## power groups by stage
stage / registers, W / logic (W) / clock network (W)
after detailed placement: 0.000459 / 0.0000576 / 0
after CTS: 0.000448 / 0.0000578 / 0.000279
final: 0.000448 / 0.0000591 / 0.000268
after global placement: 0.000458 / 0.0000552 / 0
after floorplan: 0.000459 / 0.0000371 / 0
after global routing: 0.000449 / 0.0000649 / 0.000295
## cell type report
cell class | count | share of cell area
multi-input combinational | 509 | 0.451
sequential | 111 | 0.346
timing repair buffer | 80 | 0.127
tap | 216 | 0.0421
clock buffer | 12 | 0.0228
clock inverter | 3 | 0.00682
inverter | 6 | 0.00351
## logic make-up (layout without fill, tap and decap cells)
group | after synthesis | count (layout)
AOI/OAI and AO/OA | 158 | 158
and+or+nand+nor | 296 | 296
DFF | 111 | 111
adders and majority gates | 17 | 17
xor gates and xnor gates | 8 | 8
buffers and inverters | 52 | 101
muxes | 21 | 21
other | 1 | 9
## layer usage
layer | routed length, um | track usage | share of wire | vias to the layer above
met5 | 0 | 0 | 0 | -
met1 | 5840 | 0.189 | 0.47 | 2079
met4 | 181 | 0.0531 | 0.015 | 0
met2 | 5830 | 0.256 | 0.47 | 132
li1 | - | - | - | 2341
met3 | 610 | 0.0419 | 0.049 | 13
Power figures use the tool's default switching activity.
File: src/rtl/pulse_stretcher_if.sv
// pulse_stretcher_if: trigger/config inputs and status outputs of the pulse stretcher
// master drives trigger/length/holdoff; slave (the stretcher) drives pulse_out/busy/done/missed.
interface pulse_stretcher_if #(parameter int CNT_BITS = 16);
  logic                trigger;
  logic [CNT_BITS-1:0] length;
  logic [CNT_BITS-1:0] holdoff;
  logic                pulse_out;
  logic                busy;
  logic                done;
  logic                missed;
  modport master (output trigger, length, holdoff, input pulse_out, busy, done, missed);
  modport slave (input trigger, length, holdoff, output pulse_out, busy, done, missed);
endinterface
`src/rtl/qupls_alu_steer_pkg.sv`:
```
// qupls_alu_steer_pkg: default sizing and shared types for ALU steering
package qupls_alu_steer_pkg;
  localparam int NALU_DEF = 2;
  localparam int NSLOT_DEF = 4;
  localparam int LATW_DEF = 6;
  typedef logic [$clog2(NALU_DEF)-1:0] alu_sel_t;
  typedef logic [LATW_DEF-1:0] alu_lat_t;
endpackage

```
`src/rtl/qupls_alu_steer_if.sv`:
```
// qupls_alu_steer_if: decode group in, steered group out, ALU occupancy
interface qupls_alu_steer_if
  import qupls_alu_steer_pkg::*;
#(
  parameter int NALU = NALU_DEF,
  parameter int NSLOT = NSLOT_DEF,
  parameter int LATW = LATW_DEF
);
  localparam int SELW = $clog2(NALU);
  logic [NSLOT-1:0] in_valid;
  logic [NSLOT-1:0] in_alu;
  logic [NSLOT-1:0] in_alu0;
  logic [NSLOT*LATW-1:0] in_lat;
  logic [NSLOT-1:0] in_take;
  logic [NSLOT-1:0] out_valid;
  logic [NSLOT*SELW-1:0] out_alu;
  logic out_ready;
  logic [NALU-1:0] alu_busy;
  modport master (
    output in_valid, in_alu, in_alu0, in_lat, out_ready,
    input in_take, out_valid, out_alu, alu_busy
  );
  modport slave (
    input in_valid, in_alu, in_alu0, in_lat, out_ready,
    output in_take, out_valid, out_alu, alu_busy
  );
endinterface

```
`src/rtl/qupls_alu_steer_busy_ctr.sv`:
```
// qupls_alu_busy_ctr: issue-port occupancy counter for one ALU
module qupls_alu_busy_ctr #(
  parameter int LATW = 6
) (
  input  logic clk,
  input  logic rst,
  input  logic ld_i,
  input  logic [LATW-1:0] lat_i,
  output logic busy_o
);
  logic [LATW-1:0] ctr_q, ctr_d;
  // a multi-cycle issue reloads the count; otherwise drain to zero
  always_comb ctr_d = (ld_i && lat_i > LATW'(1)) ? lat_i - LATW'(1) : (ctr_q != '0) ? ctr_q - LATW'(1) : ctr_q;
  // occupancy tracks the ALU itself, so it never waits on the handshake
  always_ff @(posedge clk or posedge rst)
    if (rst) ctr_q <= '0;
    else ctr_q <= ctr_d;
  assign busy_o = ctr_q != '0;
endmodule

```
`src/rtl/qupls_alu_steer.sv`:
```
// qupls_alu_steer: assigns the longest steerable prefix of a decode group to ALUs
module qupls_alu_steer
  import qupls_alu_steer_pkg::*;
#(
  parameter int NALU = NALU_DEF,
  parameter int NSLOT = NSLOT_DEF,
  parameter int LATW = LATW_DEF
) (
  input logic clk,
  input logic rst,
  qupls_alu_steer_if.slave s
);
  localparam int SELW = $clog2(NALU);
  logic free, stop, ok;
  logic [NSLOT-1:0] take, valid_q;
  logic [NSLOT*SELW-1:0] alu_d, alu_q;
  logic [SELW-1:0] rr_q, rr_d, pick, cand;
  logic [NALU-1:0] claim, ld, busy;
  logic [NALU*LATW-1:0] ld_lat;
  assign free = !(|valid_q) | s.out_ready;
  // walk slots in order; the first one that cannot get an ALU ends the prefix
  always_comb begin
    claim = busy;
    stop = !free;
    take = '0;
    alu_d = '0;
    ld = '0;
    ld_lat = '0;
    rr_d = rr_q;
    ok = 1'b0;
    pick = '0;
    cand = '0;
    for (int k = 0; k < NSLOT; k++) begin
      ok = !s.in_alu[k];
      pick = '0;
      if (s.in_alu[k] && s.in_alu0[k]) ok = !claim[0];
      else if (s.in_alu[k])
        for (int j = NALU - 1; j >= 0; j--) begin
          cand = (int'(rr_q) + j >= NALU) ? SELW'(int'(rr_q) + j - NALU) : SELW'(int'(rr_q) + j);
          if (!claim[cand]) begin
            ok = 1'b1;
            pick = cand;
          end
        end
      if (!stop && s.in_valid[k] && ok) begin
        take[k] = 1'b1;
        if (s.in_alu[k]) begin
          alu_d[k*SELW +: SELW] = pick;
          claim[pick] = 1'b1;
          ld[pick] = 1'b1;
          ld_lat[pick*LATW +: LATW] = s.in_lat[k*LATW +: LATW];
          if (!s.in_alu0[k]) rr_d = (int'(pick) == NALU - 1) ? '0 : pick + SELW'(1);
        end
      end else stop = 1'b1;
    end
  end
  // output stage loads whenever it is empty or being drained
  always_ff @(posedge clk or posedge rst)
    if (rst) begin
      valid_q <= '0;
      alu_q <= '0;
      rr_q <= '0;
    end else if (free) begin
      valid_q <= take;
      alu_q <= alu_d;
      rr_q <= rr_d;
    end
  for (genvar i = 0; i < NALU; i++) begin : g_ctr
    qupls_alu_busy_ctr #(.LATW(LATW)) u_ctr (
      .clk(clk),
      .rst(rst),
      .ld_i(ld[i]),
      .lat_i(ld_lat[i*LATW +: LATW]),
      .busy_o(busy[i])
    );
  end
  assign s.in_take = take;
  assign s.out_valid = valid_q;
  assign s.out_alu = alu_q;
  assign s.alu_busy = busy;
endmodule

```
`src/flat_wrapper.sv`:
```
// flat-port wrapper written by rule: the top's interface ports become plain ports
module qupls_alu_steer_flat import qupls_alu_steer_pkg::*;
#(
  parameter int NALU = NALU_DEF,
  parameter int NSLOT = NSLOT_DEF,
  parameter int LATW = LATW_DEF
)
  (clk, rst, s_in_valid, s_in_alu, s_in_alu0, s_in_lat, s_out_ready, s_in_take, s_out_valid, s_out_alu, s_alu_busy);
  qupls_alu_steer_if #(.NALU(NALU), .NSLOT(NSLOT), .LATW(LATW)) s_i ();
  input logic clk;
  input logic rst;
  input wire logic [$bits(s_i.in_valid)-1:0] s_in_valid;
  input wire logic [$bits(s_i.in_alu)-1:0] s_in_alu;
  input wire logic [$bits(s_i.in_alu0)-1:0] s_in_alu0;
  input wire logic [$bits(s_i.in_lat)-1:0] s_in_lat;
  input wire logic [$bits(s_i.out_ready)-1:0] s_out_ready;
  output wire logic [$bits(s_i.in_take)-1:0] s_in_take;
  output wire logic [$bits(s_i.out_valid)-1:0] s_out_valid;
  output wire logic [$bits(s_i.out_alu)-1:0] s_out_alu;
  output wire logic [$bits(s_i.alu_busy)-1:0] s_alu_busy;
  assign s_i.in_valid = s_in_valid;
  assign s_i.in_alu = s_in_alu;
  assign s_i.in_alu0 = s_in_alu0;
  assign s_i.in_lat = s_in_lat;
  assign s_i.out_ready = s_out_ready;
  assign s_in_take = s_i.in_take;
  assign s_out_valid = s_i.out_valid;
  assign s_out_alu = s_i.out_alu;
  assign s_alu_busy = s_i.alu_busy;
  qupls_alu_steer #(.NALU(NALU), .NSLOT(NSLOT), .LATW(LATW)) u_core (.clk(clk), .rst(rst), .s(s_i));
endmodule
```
◇ ◇ ◇ ◇ ◇ ◇ ◇
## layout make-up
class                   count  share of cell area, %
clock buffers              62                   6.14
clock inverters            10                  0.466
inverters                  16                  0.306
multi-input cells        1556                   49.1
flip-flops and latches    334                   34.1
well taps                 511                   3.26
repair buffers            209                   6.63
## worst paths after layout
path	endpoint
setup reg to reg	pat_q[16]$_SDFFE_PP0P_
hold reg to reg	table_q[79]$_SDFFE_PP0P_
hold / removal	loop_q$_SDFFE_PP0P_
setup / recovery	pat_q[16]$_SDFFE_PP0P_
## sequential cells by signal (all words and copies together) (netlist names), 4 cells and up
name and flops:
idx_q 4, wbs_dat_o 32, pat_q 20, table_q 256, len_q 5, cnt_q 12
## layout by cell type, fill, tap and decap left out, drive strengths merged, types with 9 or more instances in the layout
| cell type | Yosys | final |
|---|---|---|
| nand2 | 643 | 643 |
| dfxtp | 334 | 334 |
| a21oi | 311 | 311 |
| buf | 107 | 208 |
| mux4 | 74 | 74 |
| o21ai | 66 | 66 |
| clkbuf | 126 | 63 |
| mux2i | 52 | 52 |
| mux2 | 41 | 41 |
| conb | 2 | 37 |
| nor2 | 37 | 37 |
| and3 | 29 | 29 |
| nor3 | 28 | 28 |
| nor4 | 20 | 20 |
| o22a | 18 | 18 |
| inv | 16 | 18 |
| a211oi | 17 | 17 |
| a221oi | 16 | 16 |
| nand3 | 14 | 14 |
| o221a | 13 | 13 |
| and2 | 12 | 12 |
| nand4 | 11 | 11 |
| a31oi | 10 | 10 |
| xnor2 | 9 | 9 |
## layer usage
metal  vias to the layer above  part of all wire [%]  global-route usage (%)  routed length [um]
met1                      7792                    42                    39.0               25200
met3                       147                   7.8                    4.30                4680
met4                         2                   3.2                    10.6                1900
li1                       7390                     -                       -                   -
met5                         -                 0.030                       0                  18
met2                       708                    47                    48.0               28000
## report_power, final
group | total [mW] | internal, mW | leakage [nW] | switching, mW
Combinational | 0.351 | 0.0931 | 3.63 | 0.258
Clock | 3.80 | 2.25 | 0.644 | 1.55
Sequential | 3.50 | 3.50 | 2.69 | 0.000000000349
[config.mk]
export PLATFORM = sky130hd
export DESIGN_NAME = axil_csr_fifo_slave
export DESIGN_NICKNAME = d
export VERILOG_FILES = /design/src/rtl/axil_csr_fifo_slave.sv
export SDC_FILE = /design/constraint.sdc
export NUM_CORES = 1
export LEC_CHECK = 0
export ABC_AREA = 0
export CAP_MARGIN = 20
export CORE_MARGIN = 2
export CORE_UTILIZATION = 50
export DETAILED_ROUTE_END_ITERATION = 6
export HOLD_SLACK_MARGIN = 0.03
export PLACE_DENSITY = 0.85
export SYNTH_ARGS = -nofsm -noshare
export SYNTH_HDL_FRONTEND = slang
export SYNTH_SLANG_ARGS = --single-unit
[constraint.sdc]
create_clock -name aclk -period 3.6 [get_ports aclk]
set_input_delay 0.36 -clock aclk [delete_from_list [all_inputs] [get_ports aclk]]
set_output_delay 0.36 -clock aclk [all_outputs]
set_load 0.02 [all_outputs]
◇ ◇ ◇ ◇ ◇ ◇ ◇
**Task item:**
Reproduce exactly the section above that begins at the line containing "Yosys | final |" and ends at the line containing "Clock | 3.80 | 2.25 | 0.644 | 1.55", leaving out all other lines.

**Task solution:**
| cell type | Yosys | final |
|---|---|---|
| nand2 | 643 | 643 |
| dfxtp | 334 | 334 |
| a21oi | 311 | 311 |
| buf | 107 | 208 |
| mux4 | 74 | 74 |
| o21ai | 66 | 66 |
| clkbuf | 126 | 63 |
| mux2i | 52 | 52 |
| mux2 | 41 | 41 |
| conb | 2 | 37 |
| nor2 | 37 | 37 |
| and3 | 29 | 29 |
| nor3 | 28 | 28 |
| nor4 | 20 | 20 |
| o22a | 18 | 18 |
| inv | 16 | 18 |
| a211oi | 17 | 17 |
| a221oi | 16 | 16 |
| nand3 | 14 | 14 |
| o221a | 13 | 13 |
| and2 | 12 | 12 |
| nand4 | 11 | 11 |
| a31oi | 10 | 10 |
| xnor2 | 9 | 9 |
## layer usage
metal  vias to the layer above  part of all wire [%]  global-route usage (%)  routed length [um]
met1                      7792                    42                    39.0               25200
met3                       147                   7.8                    4.30                4680
met4                         2                   3.2                    10.6                1900
li1                       7390                     -                       -                   -
met5                         -                 0.030                       0                  18
met2                       708                    47                    48.0               28000
## report_power, final
group | total [mW] | internal, mW | leakage [nW] | switching, mW
Combinational | 0.351 | 0.0931 | 3.63 | 0.258
Clock | 3.80 | 2.25 | 0.644 | 1.55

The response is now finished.